In about 1910 Boans opened a furniture factory in East Perth to service the shop. It produced bedroom furniture, including mattresses, dining and kitchen furniture. There was also a cane-ware and upholstery section. Imported furniture was also held there.

After World War II, the factory would also house a bakery and butchery, where smallgoods were manufactured. Between 30 and 40 vehicles operated out of the receivals and despatch section, which also included garaging and mechanical services.

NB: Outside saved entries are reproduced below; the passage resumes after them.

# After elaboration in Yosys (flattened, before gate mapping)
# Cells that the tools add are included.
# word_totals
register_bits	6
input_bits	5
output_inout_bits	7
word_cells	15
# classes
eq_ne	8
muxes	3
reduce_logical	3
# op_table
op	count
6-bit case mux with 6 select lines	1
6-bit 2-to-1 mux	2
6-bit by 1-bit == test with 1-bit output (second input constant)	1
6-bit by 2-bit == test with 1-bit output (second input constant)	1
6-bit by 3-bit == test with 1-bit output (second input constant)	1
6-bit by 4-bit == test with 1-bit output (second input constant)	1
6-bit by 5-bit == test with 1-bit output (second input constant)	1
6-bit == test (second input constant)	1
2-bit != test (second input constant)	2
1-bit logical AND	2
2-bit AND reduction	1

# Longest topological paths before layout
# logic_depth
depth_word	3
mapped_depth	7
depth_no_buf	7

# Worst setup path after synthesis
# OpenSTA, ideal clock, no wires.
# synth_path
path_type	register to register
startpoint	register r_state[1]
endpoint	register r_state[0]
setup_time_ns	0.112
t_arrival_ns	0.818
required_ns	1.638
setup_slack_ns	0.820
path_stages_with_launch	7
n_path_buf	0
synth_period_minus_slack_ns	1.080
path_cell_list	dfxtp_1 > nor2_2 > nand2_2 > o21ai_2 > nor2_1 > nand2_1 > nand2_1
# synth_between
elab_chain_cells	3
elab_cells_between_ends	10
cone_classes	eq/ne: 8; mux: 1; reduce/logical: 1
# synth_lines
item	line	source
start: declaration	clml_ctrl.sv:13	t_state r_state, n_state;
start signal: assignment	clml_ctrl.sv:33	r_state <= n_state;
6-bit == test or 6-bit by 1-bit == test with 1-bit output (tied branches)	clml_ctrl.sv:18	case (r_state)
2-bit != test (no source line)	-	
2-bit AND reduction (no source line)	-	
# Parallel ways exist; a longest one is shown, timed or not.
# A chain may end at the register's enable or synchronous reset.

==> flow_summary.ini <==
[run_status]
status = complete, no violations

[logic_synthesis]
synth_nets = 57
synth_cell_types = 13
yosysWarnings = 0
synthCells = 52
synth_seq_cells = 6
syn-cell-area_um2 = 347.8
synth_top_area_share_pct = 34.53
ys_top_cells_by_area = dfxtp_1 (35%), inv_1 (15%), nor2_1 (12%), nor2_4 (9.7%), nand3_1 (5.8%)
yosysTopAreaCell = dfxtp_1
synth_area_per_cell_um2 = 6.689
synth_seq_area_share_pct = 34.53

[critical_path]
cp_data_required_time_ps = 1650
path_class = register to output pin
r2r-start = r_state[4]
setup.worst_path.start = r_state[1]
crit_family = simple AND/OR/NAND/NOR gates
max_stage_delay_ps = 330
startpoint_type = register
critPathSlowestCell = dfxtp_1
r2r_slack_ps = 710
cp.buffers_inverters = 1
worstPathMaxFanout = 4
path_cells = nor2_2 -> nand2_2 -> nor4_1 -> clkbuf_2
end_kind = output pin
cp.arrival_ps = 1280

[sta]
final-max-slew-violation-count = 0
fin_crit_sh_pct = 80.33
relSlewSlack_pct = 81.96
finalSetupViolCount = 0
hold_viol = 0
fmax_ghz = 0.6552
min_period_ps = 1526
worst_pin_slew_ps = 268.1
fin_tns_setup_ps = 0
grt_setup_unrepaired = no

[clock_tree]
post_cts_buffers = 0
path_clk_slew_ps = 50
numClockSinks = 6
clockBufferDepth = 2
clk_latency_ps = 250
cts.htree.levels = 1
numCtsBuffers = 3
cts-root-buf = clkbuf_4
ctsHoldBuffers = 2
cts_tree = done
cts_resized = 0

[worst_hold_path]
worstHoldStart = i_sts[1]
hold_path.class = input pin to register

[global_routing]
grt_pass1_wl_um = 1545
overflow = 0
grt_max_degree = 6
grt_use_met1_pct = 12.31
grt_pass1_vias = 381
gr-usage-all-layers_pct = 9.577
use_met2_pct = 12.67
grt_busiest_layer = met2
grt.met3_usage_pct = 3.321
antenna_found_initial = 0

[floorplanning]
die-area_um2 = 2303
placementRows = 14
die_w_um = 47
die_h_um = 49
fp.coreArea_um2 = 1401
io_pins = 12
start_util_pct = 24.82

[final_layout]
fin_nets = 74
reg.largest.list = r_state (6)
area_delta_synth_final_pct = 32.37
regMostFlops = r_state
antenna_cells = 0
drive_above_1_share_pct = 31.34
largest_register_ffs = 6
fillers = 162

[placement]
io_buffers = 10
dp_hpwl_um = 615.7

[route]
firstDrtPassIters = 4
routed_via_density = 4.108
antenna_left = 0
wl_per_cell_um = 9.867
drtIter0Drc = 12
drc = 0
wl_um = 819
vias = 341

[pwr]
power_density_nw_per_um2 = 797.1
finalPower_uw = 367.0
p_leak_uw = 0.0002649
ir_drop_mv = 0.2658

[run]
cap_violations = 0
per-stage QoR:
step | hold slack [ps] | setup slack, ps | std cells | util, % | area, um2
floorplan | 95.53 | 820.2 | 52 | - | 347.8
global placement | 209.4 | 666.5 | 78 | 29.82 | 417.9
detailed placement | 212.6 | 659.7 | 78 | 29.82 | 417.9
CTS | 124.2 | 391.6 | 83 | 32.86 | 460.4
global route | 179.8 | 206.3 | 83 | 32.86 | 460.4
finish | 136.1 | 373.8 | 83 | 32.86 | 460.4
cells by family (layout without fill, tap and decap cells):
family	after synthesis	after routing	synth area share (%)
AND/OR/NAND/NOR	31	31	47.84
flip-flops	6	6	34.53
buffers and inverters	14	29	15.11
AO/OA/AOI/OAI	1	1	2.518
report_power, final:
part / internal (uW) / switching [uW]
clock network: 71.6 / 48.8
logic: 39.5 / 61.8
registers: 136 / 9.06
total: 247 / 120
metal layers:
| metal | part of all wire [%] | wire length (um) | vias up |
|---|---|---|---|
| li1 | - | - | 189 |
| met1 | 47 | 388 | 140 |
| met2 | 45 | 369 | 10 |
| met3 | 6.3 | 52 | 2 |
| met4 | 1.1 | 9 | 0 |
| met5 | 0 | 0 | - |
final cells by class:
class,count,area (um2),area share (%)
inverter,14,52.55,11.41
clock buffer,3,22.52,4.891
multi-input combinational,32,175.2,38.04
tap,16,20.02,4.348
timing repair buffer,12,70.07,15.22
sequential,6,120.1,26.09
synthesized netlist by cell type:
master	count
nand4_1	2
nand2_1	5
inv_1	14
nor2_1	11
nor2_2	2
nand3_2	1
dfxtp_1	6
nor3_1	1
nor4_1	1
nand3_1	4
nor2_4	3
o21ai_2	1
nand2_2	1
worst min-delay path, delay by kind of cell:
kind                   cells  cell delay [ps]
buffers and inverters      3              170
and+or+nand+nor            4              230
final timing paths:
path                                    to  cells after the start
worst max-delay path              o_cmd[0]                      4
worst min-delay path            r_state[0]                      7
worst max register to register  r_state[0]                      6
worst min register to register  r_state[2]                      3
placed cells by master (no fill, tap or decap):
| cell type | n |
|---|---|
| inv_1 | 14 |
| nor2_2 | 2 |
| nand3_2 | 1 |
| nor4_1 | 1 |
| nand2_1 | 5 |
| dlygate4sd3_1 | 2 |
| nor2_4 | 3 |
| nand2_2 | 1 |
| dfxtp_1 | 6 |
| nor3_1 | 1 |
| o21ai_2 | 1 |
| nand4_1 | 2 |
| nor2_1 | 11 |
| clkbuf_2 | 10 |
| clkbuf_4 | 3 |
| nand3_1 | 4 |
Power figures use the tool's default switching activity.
--- config.mk ---
export PLATFORM = sky130hd
export DESIGN_NAME = wls_meta_mem
export DESIGN_NICKNAME = d
export VERILOG_FILES = /design/src/design/wls_pkg.sv /design/src/design/wls_meta_mem.sv
export SDC_FILE = /design/constraint.sdc
export NUM_CORES = 1
export LEC_CHECK = 0
export BUFFER_PORTS_ARGS = -buffer_cell sky130_fd_sc_hd__buf_2
export CAP_MARGIN = 0
export CORE_ASPECT_RATIO = 1.5
export CORE_UTILIZATION = 35
export CTS_CLUSTER_SIZE = 12
export DETAILED_ROUTE_END_ITERATION = 10
export GPL_ROUTABILITY_DRIVEN = 0
export PLACE_DENSITY_LB_ADDON = 0.08
export SLEW_MARGIN = 20
export SYNTH_ARGS = -nofsm -noshare
export SYNTH_HDL_FRONTEND = slang
export SYNTH_SLANG_ARGS = --single-unit
--- constraint.sdc ---
create_clock -name i_clk -period 17.9 [get_ports i_clk]
set_input_delay 0.895 -clock i_clk [delete_from_list [all_inputs] [get_ports i_clk]]
set_output_delay 0.895 -clock i_clk [all_outputs]
set_load 0.02 [all_outputs]
--- src/design/wls_pkg.sv ---
`timescale 1ns / 1ps
`default_nettype none

package wls_pkg;

    localparam int WINDOW      = 256;
    localparam int CHANNELS    = 7;
    localparam int SAMPLE_BITS = 32;

    localparam int CNT_W   = $clog2(WINDOW + 1);
    localparam int IDX_W   = $clog2(WINDOW);
    localparam int META_AW = (CHANNELS > 1) ? $clog2(CHANNELS) : 1;
    localparam int RING_D  = CHANNELS * WINDOW;
    localparam int RING_AW = $clog2(RING_D);

    typedef logic [SAMPLE_BITS-1:0] t_sample;
    typedef logic [RING_AW-1:0]     t_ring_addr;
    typedef logic [META_AW-1:0]     t_meta_addr;

    typedef enum logic [1:0] {
        FN_RECORD = 2'd0,
        FN_CLEAR  = 2'd1,
        FN_QUERY  = 2'd2
    } t_func;

    typedef enum logic [2:0] {
        ST_IDLE,
        ST_META,
        ST_CAND_RD,
        ST_CAND_WAIT,
        ST_SCAN,
        ST_EMIT
    } t_state;

    typedef struct packed {
        logic [CNT_W-1:0] fill;
        logic [IDX_W-1:0] wp;
        logic [31:0]      total;
        t_sample          peak;
        t_sample          latest;
    } t_meta;

    typedef struct packed {
        logic       we;
        logic       clr;
        t_meta_addr addr;
        t_meta      data;
    } t_meta_wr;

    typedef struct packed {
        logic       we;
        t_ring_addr addr;
        t_sample    data;
    } t_ring_wr;

    typedef struct packed {
        logic        stats_valid;
        logic [31:0] total_count;
        logic [31:0] max_value;
        logic [31:0] last_value;
        logic [31:0] median_value;
    } t_result;

endpackage

`default_nettype wire

--- src/design/wls_meta_mem.sv ---
`timescale 1ns / 1ps
`default_nettype none

module wls_meta_mem (
    input  wire                   i_clk,
    input  wire                   i_rst_n,
    input  wls_pkg::t_meta_wr     i_wr,
    input  wls_pkg::t_meta_addr   i_rd_addr,
    output wls_pkg::t_meta        o_rd_data
);
    import wls_pkg::*;

    t_meta                mem [CHANNELS];
    logic [CHANNELS-1:0]  r_vld;
    t_meta                r_rd;
    logic                 r_rd_vld;

    always_ff @(posedge i_clk) begin
        if (i_wr.we && !i_wr.clr) begin
            mem[i_wr.addr] <= i_wr.data;
        end
        r_rd <= mem[i_rd_addr];
    end

    // an entry without its valid bit reads as the cleared state
    always_ff @(posedge i_clk) begin
        if (!i_rst_n) begin
            r_vld    <= '0;
            r_rd_vld <= 1'b0;
        end else begin
            if (i_wr.we) begin
                r_vld[i_wr.addr] <= !i_wr.clr;
            end
            r_rd_vld <= r_vld[i_rd_addr];
        end
    end

    assign o_rd_data = r_rd_vld ? r_rd : '0;

endmodule

`default_nettype wire

==> results by stage, run 1 <==
STA:
- The clock period minus final worst setup slack is ~4400 ps.
- For this run, the top clock speed supported by timing is around 230 MHz.
- The number of pins with negative max-slew slack in the final report is 0.
- Hold is met by between 400 and 500 ps.
- After routing, the total negative slack on setup checks comes to 0 ps.
- The final number of hold-violating endpoints is 0.
- The final worst-path cycle share is roughly a quarter.
- The clock arrives with about 15 ps of skew.
- Setup repair after global routing left no endpoint under its margin.
- The final setup violation count is 0.
- The worst pin sits at a relative slew slack of 32.2%.
- For the pin with the worst max-slew slack, the measured transition is 1020 ps.
- The final critical-path setup slack is between 10,000 and 15,000 ps.

Clocking:
- The sink count of the clock tree is 912.
- The total clock buffers created by CTS is slightly below 90.
- The later pin in the worst-skew pair is clocked with a latency of ~650 ps.
- Post-CTS timing repair inserted 0 buffers for setup.
- Counting along the longest clock path gives a buffer depth of 3.
- Hold repair after CTS inserted 0 buffers.
- The tree is rooted in a sky130_fd_sc_hd__clkbuf_16.
- Gates resized during post-CTS repair numbered 0.
- After clock tree synthesis, the clock-pin slew on the worst setup and hold paths is 60 ps.
- TritonCTS built the clock tree.
- In this run the number of H-tree levels came out at 3.

Logic synthesis:
- Dividing the synthesized area by the synthesized cell count gives approximately 17 um^2.
- Of the total synthesized cell area, the portion taken by XOR and XNOR cells is 0%.
- The synthesized netlist net count is 2,093.
- The share of cell area taken by muxes after synthesis is a little over 10%.
- The area fraction in compound gates after synthesis is 6.48%.
- The area share of fa/ha/maj cells after synthesis is 0%.
- The post-synthesis instance area is 33,700 um^2.
- During synthesis, Yosys emitted a total of 0 warnings.
- The proportion of synthesized chip area in sequential cells is 77.6%.
- By area, the combinational part of the netlist is dominated by multiplexers.
- After synthesis the netlist holds a flip-flop and latch count of 912.
- The synthesized netlist devotes around 3.8% of its cell area to simple gates.
- The unique cell type count in the Yosys netlist is 30.
- Synthesis handed over a netlist of around 2,000 instances.

Drt:
- The number of vias per cell is around 5.
- Before antenna repair, the detailed router went through 5 iterations.
- The total wire length after detailed routing is a little over 80,000 um.
- The count of nets left with antenna violations after detail routing is 0.
- After detailed routing, the number of remaining DRC violations is 0.
- The detailed-route via count is around 17,000.
- The number of violations reported at the end of detailed-routing iteration 0 is between 700 and 800.
- The detail-routed net length per standard cell is 22.7 um.

Floorplan:
- From bottom edge to top edge, the die measures between 300 and 400 um.
- The die boundary width is roughly 260 um.
- The number of top-level pins is approximately 240.
- The effective utilization at floorplan is 35.3%.
- The core area is roughly 96,000 um^2.
- The site row count is between 100 and 150.
- The die covers roughly 98,000 um^2.

Setup path:
- The startpoint-to-endpoint class of the critical path is input pin to register.
- STA puts the critical path data required time at between 15,000 and 20,000 ps.
- STA puts the critical path data arrival time at slightly below 5000 ps.
- Along the worst path, the maximum fanout reaches 117.
- The worst setup path is launched from an input pin.
- The kind of end point of the critical path is a register.

Pwr:
- The combinational share of power is 4.9%.
- Of the total power, the share spent switching nets is between 20% and 30%.
- The worst-case IR drop observed on VDD is ~0.000061 V.
- Registers are responsible for a little over half of the overall power.
- The net load switching power is ~930 uW.
- The clock power share is between 40 and 50%.
- Dividing total power by cell area gives a power density of roughly 110 nW/um^2.
- The cell-internal power is between 3 and 4 mW.
- The leakage power total is ~15 nW.
- The total power of the final layout is roughly 4.3 mW.

GRT:
- The via count of the first global-routing pass is 18,300.
- The met2 capacity usage during global routing is around 28%.
- In the global route stage, met1 resource usage came out at a little over a fifth.
- For this run, global-route usage on met3 was measured as under 10%.
- Across every metal layer, demand over resource in global routing totals roughly 16%.
- The first-pass GRT wire length is between 100,000 and 150,000 um.
- Entering global routing, the biggest net connects around 120 pins.
- The remaining global-route overflow is 0.
- The number of antenna violations at the first check in global routing came to 30.
- The layer flagged by global routing as most heavily used is met2.

Place:
- Prior to clock tree synthesis, the placed netlist has a worst setup slack of between 10,000 and 15,000 ps.
- The number of placed instances, taps included, is between 3,000 and 4,000.
- The HPWL after detailed placement is around 40,000 um.
- During placement, the flow inserted port buffers numbering around 240.

Final layout:
- The finished layout holds 3,550 standard cells, fillers aside.
- The area growth from synthesis to final layout is 15.1%.
- In the final layout, the share of cells above drive strength 1 is between 10% and 20%.
- The final layout contains roughly 2,300 nets.

Run:
- The max-capacitance violation count is 0.

Status:
- The flow ran to the end, and the final reports show no timing, DRC or antenna violations.

Min path:
- The tightest min-delay check is of the register to register type.
==> logic make-up (layout without fill, tap and decap cells) <==
| logic type | after synthesis | count (layout) |
|---|---|---|
| buffers and inverters | 117 | 425 |
| muxes | 343 | 343 |
| and+or+nand+nor | 250 | 250 |
| AOI/OAI and AO/OA | 348 | 348 |
| other | 0 | 3 |
| DFF | 912 | 912 |
==> registers in the layout, indices dropped and copies added (netlist names) <==
signal	count
r_rd_vld	1
r_vld	7
mem	791
r_rd	113
==> cells in the final DEF (no fill, tap or decap), types with 2 or more instances in the layout <==
cell type,netlist,routed
sky130_fd_sc_hd__edfxtp_1,791,791
sky130_fd_sc_hd__mux2i_1,342,342
sky130_fd_sc_hd__buf_2,18,232
sky130_fd_sc_hd__dfxtp_1,121,120
sky130_fd_sc_hd__nand2_1,117,117
sky130_fd_sc_hd__and2_1,114,114
sky130_fd_sc_hd__o22ai_1,113,113
sky130_fd_sc_hd__a21o_1,113,113
sky130_fd_sc_hd__o21ai_0,110,110
sky130_fd_sc_hd__clkbuf_16,0,89
sky130_fd_sc_hd__clkbuf_1,50,52
sky130_fd_sc_hd__buf_4,36,25
sky130_fd_sc_hd__clkbuf_8,0,11
sky130_fd_sc_hd__o21ai_1,5,5
sky130_fd_sc_hd__inv_6,0,5
sky130_fd_sc_hd__nor2_4,0,4
sky130_fd_sc_hd__o21a_1,4,4
sky130_fd_sc_hd__buf_12,0,4
sky130_fd_sc_hd__diode_2,0,3
sky130_fd_sc_hd__nand4b_1,3,3
sky130_fd_sc_hd__nand3b_1,2,2
sky130_fd_sc_hd__nand3_1,2,2
sky130_fd_sc_hd__clkinv_8,0,2
sky130_fd_sc_hd__clkinv_2,0,2
==> synthesized netlist by cell type <==
cell	count	area (um^2)
sky130_fd_sc_hd__buf_1	1	3.75
sky130_fd_sc_hd__o21ai_1	5	25.0
sky130_fd_sc_hd__and2_1	114	713
sky130_fd_sc_hd__nor3_1	1	5.00
sky130_fd_sc_hd__buf_6	8	90.1
sky130_fd_sc_hd__o21a_1	4	30.0
sky130_fd_sc_hd__nor2_1	4	15.0
sky130_fd_sc_hd__nand4b_1	3	26.3
sky130_fd_sc_hd__a21o_1	113	848
sky130_fd_sc_hd__buf_4	36	270
sky130_fd_sc_hd__o31a_1	1	8.76
sky130_fd_sc_hd__buf_2	18	90.1
sky130_fd_sc_hd__or2_1	1	6.26
sky130_fd_sc_hd__nand2b_1	2	12.5
sky130_fd_sc_hd__mux2i_1	342	3420
sky130_fd_sc_hd__nand3_1	2	10.0
sky130_fd_sc_hd__clkbuf_1	50	188
sky130_fd_sc_hd__nand3b_1	2	15.0
sky130_fd_sc_hd__nand2_1	117	439
sky130_fd_sc_hd__nor4_1	1	6.26
sky130_fd_sc_hd__o211ai_1	1	7.51
sky130_fd_sc_hd__clkbuf_4	4	30.0
sky130_fd_sc_hd__dfxtp_1	121	2420
sky130_fd_sc_hd__edfxtp_1	791	23800
sky130_fd_sc_hd__nor2b_1	2	12.5
sky130_fd_sc_hd__o22ai_1	113	707
sky130_fd_sc_hd__mux4_2	1	22.5
sky130_fd_sc_hd__o211a_1	1	10.0
sky130_fd_sc_hd__o21ai_0	110	551
sky130_fd_sc_hd__nor3b_1	1	7.51
`config.mk`:
```
export PLATFORM = sky130hd
export DESIGN_NAME = qsd_seq
export DESIGN_NICKNAME = d
export VERILOG_FILES = /design/src/sv/qsd_pkg.sv /design/src/sv/qsd_seq.sv
export SDC_FILE = /design/constraint.sdc
export NUM_CORES = 1
export LEC_CHECK = 0
export BUFFER_PORTS_ARGS = -buffer_cell sky130_fd_sc_hd__buf_2
export CAP_MARGIN = 20
export CELL_PAD_IN_SITES_DETAIL_PLACEMENT = 0
export CELL_PAD_IN_SITES_GLOBAL_PLACEMENT = 1
export CORE_UTILIZATION = 36
export CTS_CLUSTER_SIZE = 40
export DETAILED_ROUTE_END_ITERATION = 10
export GPL_TIMING_DRIVEN = 1
export PLACE_DENSITY = 0.77
export SETUP_SLACK_MARGIN = 0.1
export SLEW_MARGIN = 10
export SYNTH_ARGS = -nofsm -noshare
export SYNTH_HDL_FRONTEND = slang
export SYNTH_SLANG_ARGS = --single-unit
```
`constraint.sdc`:
```
create_clock -name clk -period 2.6 [get_ports clk]
set_input_delay 0.65 -clock clk [delete_from_list [all_inputs] [get_ports clk]]
set_output_delay 0.65 -clock clk [all_outputs]
set_load 0.1 [all_outputs]
```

After the Perth store closed, the building fell into disrepair for some years, but in 1996 was assessed by the Heritage Council of Western Australia as having historic, aesthetic and social value. As part of the redevelopment of the area by the East Perth Redevelopment Authority, the buildings have now been transformed into upmarket housing and office accommodation.

The site is bounded by Brown, Glyde and Saunders Streets, and the building retains the name of Boans painted on its exterior.

==Suburban stores==
During the latter part of the twentieth century, the company expanded by opening a number of suburban stores. These included:

- Waverley in Cannington, the first suburban branch
- Morley. Opened 1961, destroyed by a fire in 1986. The site has since been redeveloped as the Galleria.
- Warwick
- Innaloo
- Garden City in Booragoon
- Peppermint Grove. This store site was later acquired by Harris Scarfe in 1996 and was the foundation Harris Scarfe department store in Western Australia. The store continued trading as a Harris Scarfe store until 2001
- Melville Plaza on the Canning Highway
- Medina Shopping Centre, then Kwinana Hub
- Karrinyup. A Myer store upon opening. Traded as Boans for two years (1986–1988). Relabelled Myer in 1988.
- Fremantle. The Myer store was rebadged as Boans for two years between 1986–1988. Myer had bought out Boans and had intended on using the Boans rather than Myer name on its Western Australia stores. Myer closed this store on 20 January 2013.

==Regional stores==
Boans operated department stores in Albany, Bunbury and Geraldton.